O Governo do Estado do Rio de Janeiro está elaborando um plano estratégico para reduzir os impactos do fenômeno El Niño, que pode alterar as condições climáticas nos próximos meses. A estratégia reúne ações integradas nas áreas de defesa civil, abastecimento de água, meio ambiente e saúde, diante da previsão de temperaturas acima da média, ondas de calor mais frequentes, estiagens prolongadas e episódios de chuvas intensas.
As medidas são coordenadas pela Secretaria de Estado de Defesa Civil (SEDEC-RJ), que mantém monitoramento permanente das condições meteorológicas por meio do Centro Estadual de Monitoramento e Alertas de Desastres Naturais (Cemaden-RJ). O sistema acompanha o cenário em tempo real para antecipar ocorrências e agilizar a resposta a possíveis desastres.
O estado também conta com protocolos escalonados para situações de emergência e com a Força Especializada da Defesa Civil, preparada para atuar em qualquer município fluminense. Paralelamente, o Corpo de Bombeiros mantém a Operação Extinctus 2026, voltada à prevenção e ao combate a incêndios florestais durante o período de estiagem.
Na área ambiental, a Secretaria de Estado do Ambiente e Sustentabilidade (SEAS) acompanha continuamente os cenários de risco e monitora as condições da Bacia do Paraíba do Sul, considerada estratégica para o abastecimento de água e uma das principais preocupações em caso de seca prolongada.
A Cedae também reforçou o monitoramento dos mananciais com sensores, drones, câmeras de alta tecnologia e sistemas de acompanhamento contínuo, permitindo identificar rapidamente alterações na qualidade e na disponibilidade de água e adotar medidas preventivas.
Na saúde, a Secretaria de Estado de Saúde (SES-RJ), em parceria com a Fundação Oswaldo Cruz (Fiocruz), promoverá capacitação para gestores municipais sobre os impactos do El Niño, com o objetivo de fortalecer a resposta da rede pública às consequências das mudanças climáticas.
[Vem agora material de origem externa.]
File: config.mk
export PLATFORM = sky130hd
export DESIGN_NAME = millisecond_ticks_to_date_top
export DESIGN_NICKNAME = d
export VERILOG_FILES = /design/src/design/mtd_pkg.sv /design/src/design/mtd_day_split.sv /design/src/design/mtd_calendar.sv /design/src/design/mtd_clock.sv /design/src/design/millisecond_ticks_to_date_top.sv
export SDC_FILE = /design/constraint.sdc
export NUM_CORES = 2
export LEC_CHECK = 0
export BUFFER_PORTS_ARGS = -buffer_cell sky130_fd_sc_hd__buf_4
export CAP_MARGIN = 10
export CORE_ASPECT_RATIO = 2
export CORE_MARGIN = 8
export CORE_UTILIZATION = 60
export CTS_CLUSTER_DIAMETER = 100
export DETAILED_ROUTE_END_ITERATION = 7
export GPL_ROUTABILITY_DRIVEN = 0
export PLACE_DENSITY = 0.87
export SETUP_SLACK_MARGIN = 0.2
export SKIP_CTS_REPAIR_TIMING = 1
export SLEW_MARGIN = 15
export SYNTH_ARGS = -nofsm -noshare
export SYNTH_HDL_FRONTEND = slang
export SYNTH_HIERARCHICAL = 1
export SYNTH_SLANG_ARGS = --single-unit
File: constraint.sdc
create_clock -name clk -period 54 [get_ports clk]
set_input_delay 8.1 -clock clk [delete_from_list [all_inputs] [get_ports clk]]
set_output_delay 8.1 -clock clk [all_outputs]
set_load 0.01 [all_outputs]
File: src/design/mtd_pkg.sv
package mtd_pkg;

  // Input range: first tick past the end of year 9999
  localparam logic [48:0] TICK_LIMIT = 49'd315537897600000;

  // Whole days: ms/86400000 = (ms >> 10) / 84375, estimated by reciprocal then corrected
  localparam int          DAY_SHIFT  = 39;
  localparam logic [16:0] DAY_ODD    = 17'd84375;
  localparam logic [22:0] DAY_RECIP  = 23'((64'd1 << DAY_SHIFT) / 64'd84375);

  // Calendar cycle lengths in days
  localparam logic [17:0] DAYS_400Y  = 18'd146097;
  localparam logic [17:0] DAYS_100Y  = 18'd36524;
  localparam logic [10:0] DAYS_4Y    = 11'd1461;
  localparam logic [10:0] DAYS_1Y    = 11'd365;

  // Exact reciprocals (ceil) for the cycle divisions
  localparam int          Y400_SHIFT = 40;
  localparam logic [22:0] Y400_RECIP = 23'(((64'd1 << Y400_SHIFT) + 64'd146096) / 64'd146097);
  localparam int          Y4_SHIFT   = 27;
  localparam logic [16:0] Y4_RECIP   = 17'(((64'd1 << Y4_SHIFT) + 64'd1460) / 64'd1461);

  // Time of day: each divisor split into a power of two and an odd part
  localparam logic [21:0] MS_HOUR    = 22'd3600000;
  localparam int          HOUR_SHIFT = 35;
  localparam logic [20:0] HOUR_RECIP = 21'(((64'd1 << HOUR_SHIFT) + 64'd28124) / 64'd28125);
  localparam logic [15:0] MS_MINUTE  = 16'd60000;
  localparam int          MIN_SHIFT  = 28;
  localparam logic [17:0] MIN_RECIP  = 18'(((64'd1 << MIN_SHIFT) + 64'd1874) / 64'd1875);
  localparam logic [9:0]  MS_SECOND  = 10'd1000;
  localparam int          SEC_SHIFT  = 20;
  localparam logic [13:0] SEC_RECIP  = 14'(((64'd1 << SEC_SHIFT) + 64'd124) / 64'd125);

  typedef struct packed {
    logic [13:0] year;
    logic [3:0]  month;
    logic [4:0]  day;
  } date_t;

  typedef struct packed {
    logic [4:0] hour;
    logic [5:0] minute;
    logic [5:0] second;
    logic [9:0] millis;
  } tod_t;

  // Days in the year before the first of month m, leap years shifted after February
  function automatic logic [8:0] month_start(input logic [3:0] m, input logic leap);
    logic [8:0] d;
    unique case (m)
      4'd0:    d = 9'd0;
      4'd1:    d = 9'd31;
      4'd2:    d = 9'd59;
      4'd3:    d = 9'd90;
      4'd4:    d = 9'd120;
      4'd5:    d = 9'd151;
      4'd6:    d = 9'd181;
      4'd7:    d = 9'd212;
      4'd8:    d = 9'd243;
      4'd9:    d = 9'd273;
      4'd10:   d = 9'd304;
      default: d = 9'd334;
    endcase
    if (leap && (m > 4'd1)) begin
      d = d + 9'd1;
    end
    return d;
  endfunction

endpackage
### src/sv/egl_pkg.sv
// egl_pkg: shared types and constants of the gcd / lcm unit.
// Used by the channel interfaces, the controller, the datapath and the top level.
// No dependencies.
`default_nettype none

package egl_pkg;

    localparam int EGL_OPERAND_WIDTH = 32;   // default working width of the operands
    localparam int IN_OPND_W         = 32;   // operand field width on the request channel
    localparam int OPCODE_W          = 2;
    localparam int RESULT_W          = 64;

    localparam logic [OPCODE_W-1:0] OPC_GCD     = 2'd0;
    localparam logic [OPCODE_W-1:0] OPC_LCM     = 2'd1;
    localparam logic [OPCODE_W-1:0] OPC_COPRIME = 2'd2;

    typedef enum logic [1:0] {
        ST_IDLE,
        ST_GCD,
        ST_DIV,
        ST_DONE
    } egl_state_t;

    // datapath operation for the current cycle
    typedef enum logic [2:0] {
        CMD_HOLD,
        CMD_LOAD,
        CMD_GCD_STEP,
        CMD_GCD_FINISH,
        CMD_DIV_STEP
    } egl_cmd_t;

    typedef struct packed {
        egl_cmd_t cmd;
        logic     in_ready;
        logic     out_load;
    } egl_ctrl_t;

    typedef struct packed {
        logic gcd_done;    // one of the Euclid operands has reached zero
        logic div_last;    // final quotient bit this cycle
        logic lcm_needed;  // lcm opcode with both operands non-zero
    } egl_status_t;

endpackage

`default_nettype wire

### src/sv/egl_if.sv
// egl_in_if / egl_out_if: valid/ready channels of the gcd / lcm unit.
// Depends on egl_pkg for the field widths.
`default_nettype none

interface egl_in_if;
    import egl_pkg::*;

    logic                  valid;
    logic                  ready;
    logic [OPCODE_W-1:0]   opcode;
    logic [IN_OPND_W-1:0]  operand_a;
    logic [IN_OPND_W-1:0]  operand_b;

    modport source (output valid, output opcode, output operand_a, output operand_b,
                    input ready);
    modport sink   (input valid, input opcode, input operand_a, input operand_b,
                    output ready);
endinterface

interface egl_out_if;
    import egl_pkg::*;

    logic                 valid;
    logic                 ready;
    logic [RESULT_W-1:0]  result;

    modport source (output valid, output result, input ready);
    modport sink   (input valid, input result, output ready);
endinterface

`default_nettype wire

### src/sv/euclid_gcd_lcm_unit.sv
// euclid_gcd_lcm_unit: top level of the gcd / lcm unit.
// Depends on egl_pkg, egl_if (egl_in_if, egl_out_if), egl_ctrl and egl_datapath.
`default_nettype none

// Takes one request transaction (opcode, operand_a, operand_b) at a time and
// returns one response transaction. Opcode 0 gives gcd(a, b), opcode 1 the exact
// 64-bit lcm, opcode 2 gives 1 when a and b are coprime and both non-zero,
// opcode 3 gives 0. A zero operand gives gcd = the other operand, lcm = 0.
// Only the low OPERAND_WIDTH bits of each operand are used. The gcd is found by
// the binary method on one shared subtractor: one shift, swap or subtract per
// cycle, the number of steps set by the operand values. For lcm the same
// subtractor then divides a by the gcd, one quotient bit a cycle, and the
// quotient times b is taken into the output register once that is free.
// The request side is not ready while an item is in work; a finished result
// sits in an output register, so the next request can be taken while the
// response still waits for its sink.

module euclid_gcd_lcm_unit #(
    parameter int OPERAND_WIDTH = egl_pkg::EGL_OPERAND_WIDTH
) (
    input  wire logic  clk,
    input  wire logic  rst_n,
    egl_in_if.sink     request,
    egl_out_if.source  response
);
    import egl_pkg::*;

    egl_ctrl_t             ctrl;
    egl_status_t           status;
    logic [RESULT_W-1:0]   dp_result;
    logic                  out_free;

    logic                  out_valid_reg;
    logic                  out_valid_next;
    logic [RESULT_W-1:0]   result_reg;

    // output stage is free when empty or being drained this cycle
    assign out_free = !out_valid_reg || response.ready;

    egl_ctrl u_ctrl (
        .clk      (clk),
        .rst_n    (rst_n),
        .in_valid (request.valid),
        .out_free (out_free),
        .status   (status),
        .ctrl     (ctrl)
    );

    egl_datapath #(
        .OPERAND_WIDTH (OPERAND_WIDTH)
    ) u_datapath (
        .clk       (clk),
        .cmd       (ctrl.cmd),
        .opcode    (request.opcode),
        .operand_a (request.operand_a),
        .operand_b (request.operand_b),
        .status    (status),
        .result    (dp_result)
    );

    assign request.ready = ctrl.in_ready;

    always_comb
    begin
        priority if (ctrl.out_load)
            out_valid_next = 1'b1;
        else if (response.ready)
            out_valid_next = 1'b0;
        else
            out_valid_next = out_valid_reg;
    end

    always_ff @(posedge clk or negedge rst_n)
    begin
        if (!rst_n)
        begin
            out_valid_reg <= 1'b0;
        end
        else
        begin
            out_valid_reg <= out_valid_next;
        end
    end

    // payload register, no reset needed
    always_ff @(posedge clk)
    begin
        if (ctrl.out_load)
            result_reg <= dp_result;
    end

    assign response.valid  = out_valid_reg;
    assign response.result = result_reg;

endmodule

`default_nettype wire

### src/sv/egl_ctrl.sv
// egl_ctrl: sequencer of the gcd / lcm unit; issues one datapath command a cycle.
// Depends on egl_pkg.
`default_nettype none

module egl_ctrl (
    input  wire logic                 clk,
    input  wire logic                 rst_n,
    input  wire logic                 in_valid,
    input  wire logic                 out_free,
    input  wire egl_pkg::egl_status_t status,
    output egl_pkg::egl_ctrl_t        ctrl
);
    import egl_pkg::*;

    egl_state_t state_reg;
    egl_state_t state_next;

    always_ff @(posedge clk or negedge rst_n)
    begin
        if (!rst_n)
        begin
            state_reg <= ST_IDLE;
        end
        else
        begin
            state_reg <= state_next;
        end
    end

    always_comb
    begin
        state_next = state_reg;
        unique case (state_reg)
            ST_IDLE:
            begin
                if (in_valid)
                    state_next = ST_GCD;
            end
            ST_GCD:
            begin
                if (status.gcd_done)
                    state_next = status.lcm_needed ? ST_DIV : ST_DONE;
            end
            ST_DIV:
            begin
                if (status.div_last)
                    state_next = ST_DONE;
            end
            ST_DONE:
            begin
                if (out_free)
                    state_next = ST_IDLE;
            end
            default:
            begin
                state_next = ST_IDLE;
            end
        endcase
    end

    always_comb
    begin
        ctrl.cmd      = CMD_HOLD;
        ctrl.in_ready = 1'b0;
        ctrl.out_load = 1'b0;
        unique case (state_reg)
            ST_IDLE:
            begin
                ctrl.in_ready = 1'b1;
                ctrl.cmd      = in_valid ? CMD_LOAD : CMD_HOLD;
            end
            ST_GCD:
            begin
                ctrl.cmd = status.gcd_done ? CMD_GCD_FINISH : CMD_GCD_STEP;
            end
            ST_DIV:
            begin
                ctrl.cmd = CMD_DIV_STEP;
            end
            ST_DONE:
            begin
                ctrl.out_load = out_free;
            end
            default:
            begin
                ctrl.cmd = CMD_HOLD;
            end
        endcase
    end

endmodule

`default_nettype wire

### src/sv/egl_datapath.sv
// egl_datapath: operand registers, shared subtractor, binary gcd steps,
// restoring division steps and the final result select. Depends on egl_pkg.
`default_nettype none

module egl_datapath #(
    parameter int OPERAND_WIDTH = egl_pkg::EGL_OPERAND_WIDTH
) (
    input  wire logic                                clk,
    input  wire egl_pkg::egl_cmd_t                   cmd,
    input  wire logic [egl_pkg::OPCODE_W-1:0]        opcode,
    input  wire logic [egl_pkg::IN_OPND_W-1:0]       operand_a,
    input  wire logic [egl_pkg::IN_OPND_W-1:0]       operand_b,
    output egl_pkg::egl_status_t                     status,
    output logic [egl_pkg::RESULT_W-1:0]             result
);
    import egl_pkg::*;

    localparam int W     = OPERAND_WIDTH;
    localparam int CNT_W = (W > 1) ? $clog2(W) : 1;

    logic [OPCODE_W-1:0] opcode_reg;
    logic [W-1:0]        a_reg;
    logic [W-1:0]        b_reg;
    logic [W-1:0]        x_reg;     // gcd operand, then dividend / quotient
    logic [W-1:0]        y_reg;     // gcd operand, then partial remainder
    logic [W-1:0]        g_reg;
    logic [CNT_W-1:0]    k_reg;     // common factors of two
    logic [CNT_W-1:0]    cnt_reg;

    logic [W:0]          sub_lhs;
    logic [W:0]          sub_rhs;
    logic [W:0]          diff;
    logic                borrow;
    logic                nonzero;
    logic [W-1:0]        g_base;
    logic [2*W-1:0]      product;

    // one shared subtractor: x - y for gcd, trial remainder - g for division
    always_comb
    begin
        if (cmd == CMD_DIV_STEP)
        begin
            sub_lhs = {y_reg, x_reg[W-1]};
            sub_rhs = {1'b0, g_reg};
        end
        else
        begin
            sub_lhs = {1'b0, x_reg};
            sub_rhs = {1'b0, y_reg};
        end
        diff   = sub_lhs - sub_rhs;
        borrow = diff[W];
    end

    assign nonzero = (a_reg != '0) && (b_reg != '0);
    assign g_base  = (x_reg == '0) ? y_reg : x_reg;

    always_ff @(posedge clk)
    begin
        unique case (cmd)
            CMD_LOAD:
            begin
                opcode_reg <= opcode;
                a_reg      <= operand_a[W-1:0];
                b_reg      <= operand_b[W-1:0];
                x_reg      <= operand_a[W-1:0];
                y_reg      <= operand_b[W-1:0];
                k_reg      <= '0;
            end
            CMD_GCD_STEP:
            begin
                priority if (!x_reg[0] && !y_reg[0])
                begin
                    x_reg <= x_reg >> 1;
                    y_reg <= y_reg >> 1;
                    k_reg <= k_reg + 1'b1;
                end
                else if (!x_reg[0])
                begin
                    x_reg <= x_reg >> 1;
                end
                else if (!y_reg[0])
                begin
                    y_reg <= y_reg >> 1;
                end
                else if (borrow)
                begin
                    x_reg <= y_reg;
                    y_reg <= x_reg;
                end
                else
                begin
                    x_reg <= diff[W-1:0];
                end
            end
            CMD_GCD_FINISH:
            begin
                g_reg   <= g_base << k_reg;
                x_reg   <= a_reg;
                y_reg   <= '0;
                cnt_reg <= '0;
            end
            CMD_DIV_STEP:
            begin
                if (borrow)
                    y_reg <= {y_reg[W-2:0], x_reg[W-1]};
                else
                    y_reg <= diff[W-1:0];
                x_reg   <= {x_reg[W-2:0], ~borrow};
                cnt_reg <= cnt_reg + 1'b1;
            end
            default:
            begin
                x_reg <= x_reg;
            end
        endcase
    end

    assign status.gcd_done   = (x_reg == '0) || (y_reg == '0);
    assign status.div_last   = (cnt_reg == CNT_W'(W - 1));
    assign status.lcm_needed = (opcode_reg == OPC_LCM) && nonzero;

    // quotient a / g times b; registered at the output stage
    assign product = {{W{1'b0}}, x_reg} * {{W{1'b0}}, b_reg};

    always_comb
    begin
        unique case (opcode_reg)
            OPC_GCD:     result = RESULT_W'(g_reg);
            OPC_LCM:     result = nonzero ? RESULT_W'(product) : '0;
            OPC_COPRIME: result = RESULT_W'(nonzero && (g_reg == W'(1)));
            default:     result = '0;
        endcase
    end

endmodule

`default_nettype wire
### src/flat_wrapper.sv
// flat-port wrapper written by rule: the top's interface ports become plain ports
module euclid_gcd_lcm_unit_flat import egl_pkg::*;
#(
    parameter int OPERAND_WIDTH = egl_pkg::EGL_OPERAND_WIDTH
)
  (clk, rst_n, request_valid, request_opcode, request_operand_a, request_operand_b, request_ready, response_valid, response_result, response_ready);
  egl_in_if request_i ();
  egl_out_if response_i ();
  input  wire logic clk;
  input  wire logic rst_n;
  input wire logic [$bits(request_i.valid)-1:0] request_valid;
  input wire logic [$bits(request_i.opcode)-1:0] request_opcode;
  input wire logic [$bits(request_i.operand_a)-1:0] request_operand_a;
  input wire logic [$bits(request_i.operand_b)-1:0] request_operand_b;
  output wire logic [$bits(request_i.ready)-1:0] request_ready;
  output wire logic [$bits(response_i.valid)-1:0] response_valid;
  output wire logic [$bits(response_i.result)-1:0] response_result;
  input wire logic [$bits(response_i.ready)-1:0] response_ready;
  assign request_i.valid = request_valid;
  assign request_i.opcode = request_opcode;
  assign request_i.operand_a = request_operand_a;
  assign request_i.operand_b = request_operand_b;
  assign request_ready = request_i.ready;
  assign response_valid = response_i.valid;
  assign response_result = response_i.result;
  assign response_i.ready = response_ready;
  euclid_gcd_lcm_unit #(.OPERAND_WIDTH(OPERAND_WIDTH)) u_core (.clk(clk), .rst_n(rst_n), .request(request_i), .response(response_i));
endmodule
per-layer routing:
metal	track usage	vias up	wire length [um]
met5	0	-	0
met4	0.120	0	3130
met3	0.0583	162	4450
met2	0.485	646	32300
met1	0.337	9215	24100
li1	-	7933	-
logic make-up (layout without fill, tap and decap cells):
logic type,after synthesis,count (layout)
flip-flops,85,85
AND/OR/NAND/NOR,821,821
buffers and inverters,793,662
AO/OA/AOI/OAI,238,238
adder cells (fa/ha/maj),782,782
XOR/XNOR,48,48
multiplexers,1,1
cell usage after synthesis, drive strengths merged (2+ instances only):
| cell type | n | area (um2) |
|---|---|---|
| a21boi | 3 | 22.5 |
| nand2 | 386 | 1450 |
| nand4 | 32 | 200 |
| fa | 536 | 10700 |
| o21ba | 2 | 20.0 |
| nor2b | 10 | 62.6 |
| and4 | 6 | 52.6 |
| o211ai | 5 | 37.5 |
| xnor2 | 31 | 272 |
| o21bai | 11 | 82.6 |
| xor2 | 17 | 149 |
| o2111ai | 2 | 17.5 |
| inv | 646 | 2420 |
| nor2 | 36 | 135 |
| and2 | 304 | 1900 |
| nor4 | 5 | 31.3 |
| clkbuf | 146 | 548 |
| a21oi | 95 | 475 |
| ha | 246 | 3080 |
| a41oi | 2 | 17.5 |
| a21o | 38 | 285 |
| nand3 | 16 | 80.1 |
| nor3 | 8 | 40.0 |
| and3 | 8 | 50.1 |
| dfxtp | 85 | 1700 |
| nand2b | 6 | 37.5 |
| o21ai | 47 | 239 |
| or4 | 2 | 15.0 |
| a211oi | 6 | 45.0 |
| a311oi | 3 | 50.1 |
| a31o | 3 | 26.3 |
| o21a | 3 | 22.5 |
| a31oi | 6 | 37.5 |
O El Niño é um fenômeno natural provocado pelo aquecimento anormal das águas do Oceano Pacífico tropical, que altera a circulação atmosférica e influencia os regimes de chuva em diferentes regiões do planeta. No Brasil, os efeitos variam conforme a região: no Sul, há previsão de tempestades mais intensas; no Centro-Oeste e Norte, o fenômeno pode agravar a seca e aumentar o risco de incêndios florestais. No Sudeste, incluindo o Rio de Janeiro, os impactos tendem a ser mais irregulares, com períodos prolongados de calor, alterações na frequência das frentes frias e mudanças na distribuição das chuvas.